- Task:
Copy verbatim the block of lines in the entries below whose first line contains "[kinds of logic after synthesis]" and whose last line contains "65.2 | -11.39 |". Leave out all other lines.

(Records from a dataset)
● ● ● ● ● ● ●
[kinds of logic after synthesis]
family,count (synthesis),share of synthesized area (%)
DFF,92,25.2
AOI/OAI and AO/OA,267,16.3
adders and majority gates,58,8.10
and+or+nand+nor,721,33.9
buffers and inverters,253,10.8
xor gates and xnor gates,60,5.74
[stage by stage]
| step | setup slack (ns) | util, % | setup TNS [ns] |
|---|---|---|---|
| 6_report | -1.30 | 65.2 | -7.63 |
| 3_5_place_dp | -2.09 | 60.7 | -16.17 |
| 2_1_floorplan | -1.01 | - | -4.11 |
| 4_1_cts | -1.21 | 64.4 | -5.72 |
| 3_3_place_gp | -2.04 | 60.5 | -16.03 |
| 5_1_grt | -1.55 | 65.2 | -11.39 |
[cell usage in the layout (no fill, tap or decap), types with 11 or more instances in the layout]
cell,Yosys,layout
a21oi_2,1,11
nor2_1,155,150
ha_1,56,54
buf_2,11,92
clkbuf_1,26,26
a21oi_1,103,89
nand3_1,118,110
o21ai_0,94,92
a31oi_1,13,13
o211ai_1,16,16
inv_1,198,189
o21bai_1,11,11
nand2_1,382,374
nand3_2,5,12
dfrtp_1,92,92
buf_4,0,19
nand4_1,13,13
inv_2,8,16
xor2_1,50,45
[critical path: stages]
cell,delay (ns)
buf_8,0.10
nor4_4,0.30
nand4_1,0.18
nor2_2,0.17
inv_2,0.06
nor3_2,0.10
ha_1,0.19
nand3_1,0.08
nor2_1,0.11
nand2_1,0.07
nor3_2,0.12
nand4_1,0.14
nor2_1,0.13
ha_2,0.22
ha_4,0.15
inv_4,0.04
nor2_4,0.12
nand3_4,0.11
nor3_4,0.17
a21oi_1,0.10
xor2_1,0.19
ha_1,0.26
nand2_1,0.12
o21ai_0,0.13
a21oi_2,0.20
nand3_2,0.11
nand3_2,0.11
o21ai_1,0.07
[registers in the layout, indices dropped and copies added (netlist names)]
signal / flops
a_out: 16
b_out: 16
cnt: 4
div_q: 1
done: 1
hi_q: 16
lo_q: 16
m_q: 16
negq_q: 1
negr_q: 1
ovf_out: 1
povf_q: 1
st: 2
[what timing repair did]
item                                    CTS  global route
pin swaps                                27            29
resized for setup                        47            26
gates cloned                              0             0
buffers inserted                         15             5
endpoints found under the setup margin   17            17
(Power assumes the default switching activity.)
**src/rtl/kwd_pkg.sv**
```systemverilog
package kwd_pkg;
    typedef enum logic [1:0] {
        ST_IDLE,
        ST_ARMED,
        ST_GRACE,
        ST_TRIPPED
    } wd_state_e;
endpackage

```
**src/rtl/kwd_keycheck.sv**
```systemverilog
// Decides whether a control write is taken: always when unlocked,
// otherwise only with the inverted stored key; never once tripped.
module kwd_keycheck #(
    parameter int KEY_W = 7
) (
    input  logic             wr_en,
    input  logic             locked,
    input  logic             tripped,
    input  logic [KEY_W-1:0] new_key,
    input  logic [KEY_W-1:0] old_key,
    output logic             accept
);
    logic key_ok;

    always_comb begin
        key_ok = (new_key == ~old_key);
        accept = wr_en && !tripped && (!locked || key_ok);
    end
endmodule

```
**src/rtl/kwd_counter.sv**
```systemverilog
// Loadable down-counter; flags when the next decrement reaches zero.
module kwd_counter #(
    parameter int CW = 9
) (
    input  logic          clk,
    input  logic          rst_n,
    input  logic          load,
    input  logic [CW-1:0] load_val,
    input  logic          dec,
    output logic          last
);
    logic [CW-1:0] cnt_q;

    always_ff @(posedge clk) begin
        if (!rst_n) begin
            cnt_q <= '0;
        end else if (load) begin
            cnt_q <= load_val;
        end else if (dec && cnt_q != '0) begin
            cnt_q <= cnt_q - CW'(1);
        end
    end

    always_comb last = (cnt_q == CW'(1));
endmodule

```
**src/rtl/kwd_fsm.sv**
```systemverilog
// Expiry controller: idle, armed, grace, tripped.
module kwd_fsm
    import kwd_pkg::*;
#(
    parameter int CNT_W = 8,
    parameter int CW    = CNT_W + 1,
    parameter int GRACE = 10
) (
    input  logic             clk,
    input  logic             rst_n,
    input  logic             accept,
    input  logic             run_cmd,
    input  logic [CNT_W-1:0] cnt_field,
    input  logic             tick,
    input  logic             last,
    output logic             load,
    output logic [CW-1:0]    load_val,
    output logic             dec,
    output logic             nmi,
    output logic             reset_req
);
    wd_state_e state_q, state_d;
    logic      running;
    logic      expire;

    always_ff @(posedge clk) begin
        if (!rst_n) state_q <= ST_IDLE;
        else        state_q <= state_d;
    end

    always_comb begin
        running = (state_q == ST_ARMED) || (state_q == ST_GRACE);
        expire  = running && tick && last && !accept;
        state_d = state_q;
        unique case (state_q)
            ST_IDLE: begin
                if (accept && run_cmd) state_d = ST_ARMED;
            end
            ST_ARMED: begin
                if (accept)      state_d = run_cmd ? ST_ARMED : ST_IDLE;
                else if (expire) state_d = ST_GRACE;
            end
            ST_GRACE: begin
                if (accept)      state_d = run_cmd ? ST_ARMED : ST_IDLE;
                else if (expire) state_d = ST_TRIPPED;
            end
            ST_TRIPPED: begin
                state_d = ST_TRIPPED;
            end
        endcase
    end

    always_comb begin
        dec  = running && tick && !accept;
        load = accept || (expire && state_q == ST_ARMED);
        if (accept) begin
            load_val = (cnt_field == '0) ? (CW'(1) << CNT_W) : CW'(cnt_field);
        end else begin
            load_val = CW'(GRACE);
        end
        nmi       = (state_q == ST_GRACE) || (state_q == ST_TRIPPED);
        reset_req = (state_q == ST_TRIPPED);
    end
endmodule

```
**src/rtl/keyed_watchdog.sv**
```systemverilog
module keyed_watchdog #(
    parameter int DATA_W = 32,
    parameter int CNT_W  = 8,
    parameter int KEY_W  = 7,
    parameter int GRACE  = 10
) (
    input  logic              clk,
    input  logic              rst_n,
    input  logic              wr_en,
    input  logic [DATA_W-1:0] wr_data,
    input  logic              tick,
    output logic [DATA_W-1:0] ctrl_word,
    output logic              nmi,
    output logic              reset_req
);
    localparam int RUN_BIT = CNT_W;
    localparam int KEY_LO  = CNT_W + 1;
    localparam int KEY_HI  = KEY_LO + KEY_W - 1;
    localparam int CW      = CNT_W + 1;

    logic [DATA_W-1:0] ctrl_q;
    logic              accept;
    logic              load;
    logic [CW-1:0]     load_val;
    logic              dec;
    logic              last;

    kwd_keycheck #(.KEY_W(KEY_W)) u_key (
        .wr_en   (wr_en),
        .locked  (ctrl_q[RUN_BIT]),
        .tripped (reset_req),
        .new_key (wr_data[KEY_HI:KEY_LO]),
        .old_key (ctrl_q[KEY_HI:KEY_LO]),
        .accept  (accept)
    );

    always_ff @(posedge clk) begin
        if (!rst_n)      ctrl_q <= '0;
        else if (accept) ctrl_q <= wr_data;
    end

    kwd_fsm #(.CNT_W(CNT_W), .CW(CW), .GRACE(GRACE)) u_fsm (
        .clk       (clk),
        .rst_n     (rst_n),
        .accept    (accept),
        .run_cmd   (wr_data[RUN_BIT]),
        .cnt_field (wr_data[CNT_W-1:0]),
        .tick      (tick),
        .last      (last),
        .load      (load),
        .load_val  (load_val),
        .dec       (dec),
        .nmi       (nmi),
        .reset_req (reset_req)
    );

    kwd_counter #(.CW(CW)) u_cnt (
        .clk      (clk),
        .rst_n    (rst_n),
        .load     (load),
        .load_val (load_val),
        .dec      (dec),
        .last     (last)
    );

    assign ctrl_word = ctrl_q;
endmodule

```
● ● ● ● ● ● ●
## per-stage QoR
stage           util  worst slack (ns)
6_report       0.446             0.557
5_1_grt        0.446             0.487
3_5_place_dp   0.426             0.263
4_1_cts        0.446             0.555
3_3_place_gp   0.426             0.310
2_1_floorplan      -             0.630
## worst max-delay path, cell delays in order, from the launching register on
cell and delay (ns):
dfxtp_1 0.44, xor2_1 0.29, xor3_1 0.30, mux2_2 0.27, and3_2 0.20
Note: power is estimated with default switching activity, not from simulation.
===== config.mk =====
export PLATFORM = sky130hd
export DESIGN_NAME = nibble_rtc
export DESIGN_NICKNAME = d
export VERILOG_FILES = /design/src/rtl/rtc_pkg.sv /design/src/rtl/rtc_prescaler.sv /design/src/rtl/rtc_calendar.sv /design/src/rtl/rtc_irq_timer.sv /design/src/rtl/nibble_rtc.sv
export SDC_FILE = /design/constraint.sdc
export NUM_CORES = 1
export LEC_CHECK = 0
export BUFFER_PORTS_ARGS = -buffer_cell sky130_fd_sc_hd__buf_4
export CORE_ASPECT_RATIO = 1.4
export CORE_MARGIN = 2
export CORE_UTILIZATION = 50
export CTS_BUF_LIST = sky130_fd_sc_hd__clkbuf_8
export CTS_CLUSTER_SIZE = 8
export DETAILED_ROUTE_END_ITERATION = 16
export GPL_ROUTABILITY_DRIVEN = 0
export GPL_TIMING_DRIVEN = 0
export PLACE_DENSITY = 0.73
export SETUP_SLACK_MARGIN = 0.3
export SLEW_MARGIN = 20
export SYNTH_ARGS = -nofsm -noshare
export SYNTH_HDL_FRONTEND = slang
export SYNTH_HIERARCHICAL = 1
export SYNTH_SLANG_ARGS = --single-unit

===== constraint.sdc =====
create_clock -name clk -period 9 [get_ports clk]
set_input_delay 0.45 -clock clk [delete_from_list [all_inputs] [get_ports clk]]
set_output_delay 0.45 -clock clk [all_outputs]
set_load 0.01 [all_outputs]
● ● ● ● ● ● ●
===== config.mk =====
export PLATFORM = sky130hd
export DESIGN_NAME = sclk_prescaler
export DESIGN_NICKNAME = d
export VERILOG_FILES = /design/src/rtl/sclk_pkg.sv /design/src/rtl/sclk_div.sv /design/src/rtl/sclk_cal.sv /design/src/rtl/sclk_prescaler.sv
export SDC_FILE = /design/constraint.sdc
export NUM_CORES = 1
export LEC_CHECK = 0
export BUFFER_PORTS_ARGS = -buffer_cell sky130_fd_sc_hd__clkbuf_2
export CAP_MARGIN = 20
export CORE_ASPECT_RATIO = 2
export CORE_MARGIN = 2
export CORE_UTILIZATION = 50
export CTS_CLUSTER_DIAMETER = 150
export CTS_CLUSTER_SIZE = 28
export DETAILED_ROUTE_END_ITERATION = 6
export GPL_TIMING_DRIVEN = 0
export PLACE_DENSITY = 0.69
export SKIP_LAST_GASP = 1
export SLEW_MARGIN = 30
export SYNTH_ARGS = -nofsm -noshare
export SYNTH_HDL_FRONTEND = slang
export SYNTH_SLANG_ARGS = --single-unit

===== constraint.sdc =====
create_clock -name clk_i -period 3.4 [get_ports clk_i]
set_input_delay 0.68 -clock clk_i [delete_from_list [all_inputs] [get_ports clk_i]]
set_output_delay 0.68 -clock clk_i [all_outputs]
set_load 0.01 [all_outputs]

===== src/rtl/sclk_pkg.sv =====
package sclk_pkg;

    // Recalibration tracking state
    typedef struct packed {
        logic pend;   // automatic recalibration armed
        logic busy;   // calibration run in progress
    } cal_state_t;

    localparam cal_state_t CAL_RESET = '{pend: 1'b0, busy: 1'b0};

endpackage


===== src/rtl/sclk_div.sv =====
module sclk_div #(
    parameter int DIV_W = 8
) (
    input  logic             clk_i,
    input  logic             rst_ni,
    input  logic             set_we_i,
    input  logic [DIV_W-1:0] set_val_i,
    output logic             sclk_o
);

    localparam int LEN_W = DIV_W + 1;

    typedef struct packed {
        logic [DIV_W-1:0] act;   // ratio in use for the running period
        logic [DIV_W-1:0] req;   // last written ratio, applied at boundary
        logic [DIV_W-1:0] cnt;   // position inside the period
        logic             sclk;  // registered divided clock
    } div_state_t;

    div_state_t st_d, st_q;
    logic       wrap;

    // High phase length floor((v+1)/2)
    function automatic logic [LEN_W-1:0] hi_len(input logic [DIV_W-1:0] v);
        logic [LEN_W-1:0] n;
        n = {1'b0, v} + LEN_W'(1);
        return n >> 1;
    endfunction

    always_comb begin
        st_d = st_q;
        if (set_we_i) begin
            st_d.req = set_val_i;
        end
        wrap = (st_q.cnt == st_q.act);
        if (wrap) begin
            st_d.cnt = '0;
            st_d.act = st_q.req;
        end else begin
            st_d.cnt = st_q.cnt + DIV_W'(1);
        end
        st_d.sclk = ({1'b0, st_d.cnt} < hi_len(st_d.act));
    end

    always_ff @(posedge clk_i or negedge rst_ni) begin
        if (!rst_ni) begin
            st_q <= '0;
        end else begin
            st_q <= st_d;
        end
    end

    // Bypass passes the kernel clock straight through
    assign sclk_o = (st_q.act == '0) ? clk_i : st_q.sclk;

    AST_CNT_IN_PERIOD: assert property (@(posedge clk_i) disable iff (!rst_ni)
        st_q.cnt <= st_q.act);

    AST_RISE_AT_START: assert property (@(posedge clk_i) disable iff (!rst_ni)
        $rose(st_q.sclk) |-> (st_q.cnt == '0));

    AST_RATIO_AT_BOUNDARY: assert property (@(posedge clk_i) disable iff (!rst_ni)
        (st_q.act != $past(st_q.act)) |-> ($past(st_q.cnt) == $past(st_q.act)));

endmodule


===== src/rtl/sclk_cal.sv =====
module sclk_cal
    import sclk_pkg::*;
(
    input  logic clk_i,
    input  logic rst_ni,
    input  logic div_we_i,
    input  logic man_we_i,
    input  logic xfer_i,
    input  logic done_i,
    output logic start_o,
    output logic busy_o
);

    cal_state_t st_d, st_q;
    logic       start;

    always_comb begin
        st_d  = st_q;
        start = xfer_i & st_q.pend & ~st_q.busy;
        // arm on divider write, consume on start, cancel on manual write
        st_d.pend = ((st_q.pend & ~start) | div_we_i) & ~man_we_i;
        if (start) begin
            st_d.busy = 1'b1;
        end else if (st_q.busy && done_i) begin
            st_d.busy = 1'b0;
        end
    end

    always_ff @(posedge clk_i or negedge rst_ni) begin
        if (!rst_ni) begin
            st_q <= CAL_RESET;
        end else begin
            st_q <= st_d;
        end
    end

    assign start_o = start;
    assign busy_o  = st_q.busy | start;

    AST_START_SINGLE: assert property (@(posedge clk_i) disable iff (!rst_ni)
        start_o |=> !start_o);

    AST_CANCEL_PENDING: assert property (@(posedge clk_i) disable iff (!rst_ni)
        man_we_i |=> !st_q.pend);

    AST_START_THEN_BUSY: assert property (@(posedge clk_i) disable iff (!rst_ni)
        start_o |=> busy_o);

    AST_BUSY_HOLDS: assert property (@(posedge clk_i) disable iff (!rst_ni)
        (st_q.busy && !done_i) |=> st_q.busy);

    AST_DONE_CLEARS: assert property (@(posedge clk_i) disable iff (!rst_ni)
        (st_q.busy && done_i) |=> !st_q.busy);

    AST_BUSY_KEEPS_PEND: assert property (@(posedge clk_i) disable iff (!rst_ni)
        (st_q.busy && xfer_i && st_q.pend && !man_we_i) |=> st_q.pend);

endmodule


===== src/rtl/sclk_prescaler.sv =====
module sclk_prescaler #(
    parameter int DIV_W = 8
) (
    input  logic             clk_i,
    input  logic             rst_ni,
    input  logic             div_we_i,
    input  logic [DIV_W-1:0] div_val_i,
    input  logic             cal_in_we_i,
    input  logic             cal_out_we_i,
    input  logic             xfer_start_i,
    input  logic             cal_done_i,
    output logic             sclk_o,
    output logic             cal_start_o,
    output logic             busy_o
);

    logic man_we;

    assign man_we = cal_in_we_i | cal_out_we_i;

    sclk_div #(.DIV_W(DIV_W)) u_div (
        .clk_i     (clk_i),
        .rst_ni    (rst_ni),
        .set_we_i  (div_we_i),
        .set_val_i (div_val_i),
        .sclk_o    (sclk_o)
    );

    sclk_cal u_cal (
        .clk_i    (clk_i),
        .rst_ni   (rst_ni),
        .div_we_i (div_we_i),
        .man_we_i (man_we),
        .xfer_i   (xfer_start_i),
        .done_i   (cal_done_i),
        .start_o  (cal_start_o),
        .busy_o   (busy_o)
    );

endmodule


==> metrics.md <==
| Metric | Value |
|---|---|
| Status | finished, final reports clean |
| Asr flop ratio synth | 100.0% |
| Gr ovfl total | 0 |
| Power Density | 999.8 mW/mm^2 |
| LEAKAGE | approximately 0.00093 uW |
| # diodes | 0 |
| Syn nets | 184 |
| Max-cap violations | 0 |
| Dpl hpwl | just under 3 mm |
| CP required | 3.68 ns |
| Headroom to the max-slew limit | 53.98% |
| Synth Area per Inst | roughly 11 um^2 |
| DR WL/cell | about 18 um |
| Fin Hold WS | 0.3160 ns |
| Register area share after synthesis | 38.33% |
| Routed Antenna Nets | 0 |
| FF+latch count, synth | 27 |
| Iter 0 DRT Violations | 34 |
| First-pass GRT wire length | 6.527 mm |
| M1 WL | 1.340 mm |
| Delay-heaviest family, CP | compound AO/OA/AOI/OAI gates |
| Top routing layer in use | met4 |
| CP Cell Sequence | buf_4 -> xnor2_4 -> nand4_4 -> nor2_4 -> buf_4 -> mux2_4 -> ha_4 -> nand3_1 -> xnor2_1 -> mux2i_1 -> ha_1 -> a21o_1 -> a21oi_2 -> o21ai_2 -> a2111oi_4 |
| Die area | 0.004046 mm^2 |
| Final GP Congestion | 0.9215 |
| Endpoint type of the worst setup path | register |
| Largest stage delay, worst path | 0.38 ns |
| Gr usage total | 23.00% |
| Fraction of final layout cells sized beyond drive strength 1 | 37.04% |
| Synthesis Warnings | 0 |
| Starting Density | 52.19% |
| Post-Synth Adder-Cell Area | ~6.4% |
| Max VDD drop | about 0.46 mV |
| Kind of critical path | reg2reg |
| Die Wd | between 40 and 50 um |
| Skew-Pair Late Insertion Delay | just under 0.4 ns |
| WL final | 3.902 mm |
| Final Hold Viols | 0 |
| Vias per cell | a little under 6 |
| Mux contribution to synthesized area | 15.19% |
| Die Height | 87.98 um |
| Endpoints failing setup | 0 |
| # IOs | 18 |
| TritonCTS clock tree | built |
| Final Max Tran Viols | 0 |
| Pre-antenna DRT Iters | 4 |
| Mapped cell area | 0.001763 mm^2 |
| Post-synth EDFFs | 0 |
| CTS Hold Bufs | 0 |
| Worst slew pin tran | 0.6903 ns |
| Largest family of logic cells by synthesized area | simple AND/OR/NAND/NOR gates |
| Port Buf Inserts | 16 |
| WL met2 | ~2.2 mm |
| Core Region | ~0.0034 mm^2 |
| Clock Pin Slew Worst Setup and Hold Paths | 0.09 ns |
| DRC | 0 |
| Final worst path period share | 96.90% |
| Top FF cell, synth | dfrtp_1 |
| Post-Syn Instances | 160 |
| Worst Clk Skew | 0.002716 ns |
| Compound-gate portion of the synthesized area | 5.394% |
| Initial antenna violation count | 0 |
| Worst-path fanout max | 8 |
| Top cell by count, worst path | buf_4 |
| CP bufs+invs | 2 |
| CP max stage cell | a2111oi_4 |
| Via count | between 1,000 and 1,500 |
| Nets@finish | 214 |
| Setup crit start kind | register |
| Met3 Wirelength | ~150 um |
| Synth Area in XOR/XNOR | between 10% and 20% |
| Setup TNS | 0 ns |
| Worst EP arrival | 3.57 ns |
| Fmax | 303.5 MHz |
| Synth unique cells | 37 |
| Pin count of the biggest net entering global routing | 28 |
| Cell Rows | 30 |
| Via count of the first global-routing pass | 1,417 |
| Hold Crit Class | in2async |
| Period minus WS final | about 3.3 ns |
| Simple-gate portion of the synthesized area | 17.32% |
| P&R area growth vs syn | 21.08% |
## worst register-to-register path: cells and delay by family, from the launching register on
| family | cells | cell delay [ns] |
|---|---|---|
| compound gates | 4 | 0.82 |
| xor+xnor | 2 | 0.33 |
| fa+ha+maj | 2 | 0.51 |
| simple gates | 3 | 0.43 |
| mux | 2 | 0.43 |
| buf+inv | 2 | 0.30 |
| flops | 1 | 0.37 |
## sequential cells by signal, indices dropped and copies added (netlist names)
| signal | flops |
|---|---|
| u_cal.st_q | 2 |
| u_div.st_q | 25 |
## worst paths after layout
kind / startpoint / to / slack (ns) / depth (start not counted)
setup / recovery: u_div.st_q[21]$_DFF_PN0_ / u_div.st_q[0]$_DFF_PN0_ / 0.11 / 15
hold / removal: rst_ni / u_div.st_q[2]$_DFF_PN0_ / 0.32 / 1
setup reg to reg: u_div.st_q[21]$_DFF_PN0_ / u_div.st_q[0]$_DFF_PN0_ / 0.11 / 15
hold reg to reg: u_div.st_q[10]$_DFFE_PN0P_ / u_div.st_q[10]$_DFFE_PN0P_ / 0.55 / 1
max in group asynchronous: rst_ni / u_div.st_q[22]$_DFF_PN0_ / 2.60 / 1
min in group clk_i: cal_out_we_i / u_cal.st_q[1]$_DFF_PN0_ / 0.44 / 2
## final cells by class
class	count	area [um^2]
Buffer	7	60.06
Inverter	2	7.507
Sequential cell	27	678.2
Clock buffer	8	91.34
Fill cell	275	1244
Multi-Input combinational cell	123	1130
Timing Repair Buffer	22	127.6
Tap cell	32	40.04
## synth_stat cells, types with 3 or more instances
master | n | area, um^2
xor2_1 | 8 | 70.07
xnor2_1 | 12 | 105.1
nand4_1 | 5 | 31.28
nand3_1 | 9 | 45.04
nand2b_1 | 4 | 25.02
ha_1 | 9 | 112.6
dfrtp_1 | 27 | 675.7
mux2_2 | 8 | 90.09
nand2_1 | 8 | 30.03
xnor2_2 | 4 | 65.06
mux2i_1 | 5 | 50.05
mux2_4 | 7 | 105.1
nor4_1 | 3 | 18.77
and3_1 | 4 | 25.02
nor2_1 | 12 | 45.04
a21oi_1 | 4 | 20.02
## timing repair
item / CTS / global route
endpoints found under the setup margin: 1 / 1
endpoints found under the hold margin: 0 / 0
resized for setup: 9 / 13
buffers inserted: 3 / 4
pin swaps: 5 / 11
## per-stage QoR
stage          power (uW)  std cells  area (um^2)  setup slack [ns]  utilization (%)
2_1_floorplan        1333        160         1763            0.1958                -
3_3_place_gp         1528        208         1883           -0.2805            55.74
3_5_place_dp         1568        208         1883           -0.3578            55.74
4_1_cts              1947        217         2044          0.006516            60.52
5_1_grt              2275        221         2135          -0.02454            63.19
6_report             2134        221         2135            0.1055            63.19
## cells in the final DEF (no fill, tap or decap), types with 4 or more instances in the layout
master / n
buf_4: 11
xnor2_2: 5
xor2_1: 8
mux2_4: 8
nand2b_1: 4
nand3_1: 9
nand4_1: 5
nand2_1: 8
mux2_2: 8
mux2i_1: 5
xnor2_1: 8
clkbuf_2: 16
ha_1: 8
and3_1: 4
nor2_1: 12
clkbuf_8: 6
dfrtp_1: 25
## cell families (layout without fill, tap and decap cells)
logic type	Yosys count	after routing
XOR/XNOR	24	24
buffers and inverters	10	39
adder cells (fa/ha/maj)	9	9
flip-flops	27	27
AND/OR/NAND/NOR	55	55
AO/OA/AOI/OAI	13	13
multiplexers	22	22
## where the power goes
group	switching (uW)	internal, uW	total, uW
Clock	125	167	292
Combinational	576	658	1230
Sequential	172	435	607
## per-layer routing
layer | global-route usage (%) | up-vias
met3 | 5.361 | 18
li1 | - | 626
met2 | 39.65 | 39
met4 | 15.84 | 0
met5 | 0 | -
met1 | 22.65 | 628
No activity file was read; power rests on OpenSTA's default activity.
● ● ● ● ● ● ●
- Reply:
[kinds of logic after synthesis]
family,count (synthesis),share of synthesized area (%)
DFF,92,25.2
AOI/OAI and AO/OA,267,16.3
adders and majority gates,58,8.10
and+or+nand+nor,721,33.9
buffers and inverters,253,10.8
xor gates and xnor gates,60,5.74
[stage by stage]
| step | setup slack (ns) | util, % | setup TNS [ns] |
|---|---|---|---|
| 6_report | -1.30 | 65.2 | -7.63 |
| 3_5_place_dp | -2.09 | 60.7 | -16.17 |
| 2_1_floorplan | -1.01 | - | -4.11 |
| 4_1_cts | -1.21 | 64.4 | -5.72 |
| 3_3_place_gp | -2.04 | 60.5 | -16.03 |
| 5_1_grt | -1.55 | 65.2 | -11.39 |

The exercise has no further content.